At -0.75% the Swiss franc holds the lowest interest rate of all the major currencies, and with inflation remaining stubbornly low we continue to maintain a fundamentally bearish bias.
As always the EURCHF Exchange rate continues to remain a focal point for the SNB, with President Jordan taking every opportunity to remind markets that the franc remains overvalued.
On March 17, the SNB's Q1 Monetary Policy Assessment saw no change in the -1.25% to -0.25% target corridor for 3-month CHF Libor .
The deposit rate was also left unchanged at -0.75%.
Heading into the release there was some outside bets that the SNB could ease monetary policy further in response to the ECB's latest decision to cut rates and increase QE.
However despite further easing by the ECB, it is widely believed that SNB intervention in the currency market will at least for the time being remain sufficient.
The SNB revised their inflation forecast lower for 2016 to -0.8% from -0.5%, 2017 to 0.1% from 0.3%, and expects 2018 inflation at 0.9%.

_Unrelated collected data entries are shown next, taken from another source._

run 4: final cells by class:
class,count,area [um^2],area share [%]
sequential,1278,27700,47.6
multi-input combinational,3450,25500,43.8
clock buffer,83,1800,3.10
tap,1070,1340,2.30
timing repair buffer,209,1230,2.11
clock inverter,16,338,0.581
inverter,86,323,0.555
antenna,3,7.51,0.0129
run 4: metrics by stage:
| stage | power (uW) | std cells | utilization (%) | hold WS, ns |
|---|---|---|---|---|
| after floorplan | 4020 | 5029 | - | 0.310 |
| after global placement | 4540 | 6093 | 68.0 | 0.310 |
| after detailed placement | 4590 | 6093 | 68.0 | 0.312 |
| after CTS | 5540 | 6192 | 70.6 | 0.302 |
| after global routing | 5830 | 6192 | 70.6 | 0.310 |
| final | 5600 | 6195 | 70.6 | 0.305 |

The SNB maintained its usual rhetoric of the CHF being overvalued and that it will remain active in the foreign exchange market.
The Consumer Price Index for February saw prices fall -0.8% compared to prices a year ago, although still negative at -0.8%, CPI y/y beat estimates vs the expected decline of 1.2%.
CPI y/y has been negative in Switzerland since October 2014.
Inflation for the month also beat expectations at 0.2% vs the expected -0.2%, although still low, this is the first positive reading following three negative prints for the monthly figure.
Fourth quarter GDP, released March 2, beat expectations for both the q/q and y/y figure, both printing at 0.4% vs expectations of 0.2% and 0.1% respectively.
Retail Sales for January, released March 1, increased by 0.2% y/y, this follows from December's data of -1.6%, which was also revised downwards to -1.7%.
At 0.2% this is the first improvement in retail sales for Switzerland since April of last year.
PPI however continues to disappoint, Januaryโs figures released February 22, missed estimates for the m/m at -0.4% vs expectations of -0.2%, and at -5.3% vs expectations of -5.1% for the y/y.
PPI for the y/y has remained in negative territory since 2013.
As long as the Swiss economy continues to struggle with low economic growth and stubbornly low inflation the Swiss franc is likely to maintain its bearish bias, and the SNB its dovish stance towards monetary policy.
The currency can however rally on safe haven flows during times of risk-off sentiment, as seen at the beginning of 2016.